No hay nada amenazante en ese texto. Más aún, es lo menos que puede pedirse a instancias que influyen decisivamente en las percepciones, valores y hábitos de las personas, y no siempre para bien. Si las grandes empresas mediáticas –que son las más alarmistas— cumplieran con unos requisitos éticos mínimos en el ejercicio del periodismo, la recomendación que emana de ese artículo sería innecesaria. Pero no es así en estos momentos, ni lo fue en el pasado.

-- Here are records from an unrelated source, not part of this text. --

--- src/rtl/router_pkg.sv ---
// Shared router definitions: arbiter FSM encoding, default bus and packet
// dimensions, and the beat-counter sizing helper.
package router_pkg;

  typedef enum logic [1:0] {
    ST_IDLE  = 2'd0,
    ST_GRANT = 2'd1,
    ST_BURST = 2'd2,
    ST_DRAIN = 2'd3
  } arb_state_t;

  localparam int ADDR_WIDTH_DEF = 10;
  localparam int DATA_WIDTH_DEF = 64;
  localparam int NUMBER_PACKET  = 19;

  // Width of a counter that holds beat indices 0..burst_len-1.
  function automatic int beat_cnt_w(input int burst_len);
    return (burst_len > 1) ? $clog2(burst_len) : 1;
  endfunction

endpackage
$ cat src/rtl/wishbone_burst_master_pkg.sv
// Shared definitions for the Wishbone burst master: FSM encodings, status codes
// and default bus widths.
package wishbone_burst_master_pkg;

    localparam logic [2:0] ST_IDLE   = 3'd0;
    localparam logic [2:0] ST_LOAD_W = 3'd1;
    localparam logic [2:0] ST_STROBE = 3'd2;
    localparam logic [2:0] ST_GAP    = 3'd3;
    localparam logic [2:0] ST_RESP   = 3'd4;

    localparam logic [1:0] WB_ST_OK      = 2'd0;
    localparam logic [1:0] WB_ST_ERR     = 2'd1;
    localparam logic [1:0] WB_ST_TIMEOUT = 2'd2;

    localparam int WB_ADDR_WIDTH_DEF = 32;
    localparam int WB_DATA_WIDTH_DEF = 64;

endpackage

$ cat src/rtl/wishbone_burst_master_if.sv
// Wishbone B4 classic-cycle bus signals, named from the master's point of view.
interface wishbone_burst_master_if #(
    parameter int ADDR_WIDTH = 32,
    parameter int DATA_WIDTH = 64
);
    logic [ADDR_WIDTH-1:0]   adr_o;
    logic [DATA_WIDTH-1:0]   dat_o;
    logic [DATA_WIDTH/8-1:0] sel_o;
    logic                    we_o;
    logic                    cyc_o;
    logic                    stb_o;
    logic [DATA_WIDTH-1:0]   dat_i;
    logic                    ack_i;
    logic                    err_i;

    modport master (
        output adr_o, dat_o, sel_o, we_o, cyc_o, stb_o,
        input  dat_i, ack_i, err_i
    );

    modport slave (
        input  adr_o, dat_o, sel_o, we_o, cyc_o, stb_o,
        output dat_i, ack_i, err_i
    );
endinterface

$ cat src/rtl/wishbone_burst_master_timeout.sv
// No-ack watchdog: counts enabled cycles; expired marks the limit-th cycle.
// A zero limit never expires.
module wb_timeout_counter #(
    parameter int CW = 8
) (
    input  logic          clk_i,
    input  logic          rst_i,
    input  logic          enable,
    input  logic          clear,
    input  logic [CW-1:0] limit,
    output logic          expired
);
    logic [CW-1:0] count;

    always_ff @(posedge clk_i or posedge rst_i) begin
        if (rst_i)       count <= '0;
        else if (clear)  count <= '0;
        else if (enable) count <= count + CW'(1);
    end

    assign expired = enable && (limit != '0) && (count == limit - CW'(1));
endmodule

Nunca se han autorregulado en el tratamiento de la violencia y, peor aún, algunos medios tienen una historia de complicidad con la violencia política (terrorismo de Estado, asesinatos, torturas) de la que a casi nadie la gusta mencionar. Y ni hablar de su amarillismo con la violencia de las pandillas, lo cual por cierto contribuyó, en los años noventa, a una criminalización de las maras que posteriormente se mostró contraproducente para el correcto abordaje del problema. O sea, sobre endeblez ética de las grandes empresas medíaticas (y sus satélites en periódicos populares o en publicaciones digitales) hay mucha tela que cortar. Con tibieza, el Art. 30, que hemos citado, les hace un llamado –con todas las garantías posibles— para que cumplan su responsabilidad para una convivencia social en paz. Son ellas mismas las que deben autorregularse, lo cual les deja un amplio margen de maniobra incluso para seguir haciendo lo de siempre.
Ahora bien, lo que aquí se quiere destacar es la identificación periodistas-empresas mediáticas con la que se abandera el rechazo al artículo citado. “ADVIERTEN PELIGRO DE CONTROL DE MEDIOS. Periodistas objetan disposiciones en anteproyecto de ley”, se lee en la portada de un matutino[2]. Es clara la identificación entre dos realidades de naturaleza distinta: las empresas y los periodistas. Y, en el mismo periódico, en las páginas siguientes, se registran opiniones de una Jefa de Prensa de una radio, un Editor Jefe de un periódico y un periodista y conductor de televisión. Seguramente, al igual que éste, los dos primeros son también periodistas. El asunto, sin embargo, es si están hablando como tales –desde sus intereses profesionales y personales como periodistas—o cómo voceros (aunque no lo sepan) de los intereses de las empresas para las que trabajan.
La identificación señalada es preocupante. Mientras la misma persista, los periodistas tendrán graves dificultades para identificar y defender sus propios intereses no sólo ante amenazas provenientes del exterior, sino ante las que se generan en las empresas para las cuales trabajan. Desde la falta de autonomía y limitaciones en la libertad de expresarse críticamente hasta las condiciones de contratación y de salarios, la situación de los periodistas en las empresas en las que laboran no está exenta de riesgos y amenazas. Ser voceros y puntas de lanza de los intereses de los propietarios de esas empresas es un indicativo de su debilidad profesional.
Por último, no sólo es preocupante la identificación periodistas-empresas, sino el empobrecimiento de la palabra “periodista”, en la cual hoy por hoy cabe cualquiera que haga algo en un medio. ¿Son periodistas –y piensan y se comportan como tales— los mandos medios de las empresas mediáticas? La pregunta no es si hacen alguna tarea periodística (entrevistar, leer noticias, o redactar o revisar un texto), sino si son periodistas, es decir, respetuosos de su vocación, conscientes de su responsabilidad con la palabra, buscadores de aquello que impide o puede ser acicate para humanizar a la sociedad.
Cuando los periodistas hablen, como periodistas, de sus intereses, necesidades, temores y riesgos habrá que escucharlos. Si hablan como los dueños de las empresas para las que trabajan no son periodistas; son alfiles[3] en un juego de poder cuyas reglas les han sido impuestas por otros. Tienen que organizarse, protegerse gremialmente y, sobre todo, dejar que los dueños de las empresas libren sus propias batallas.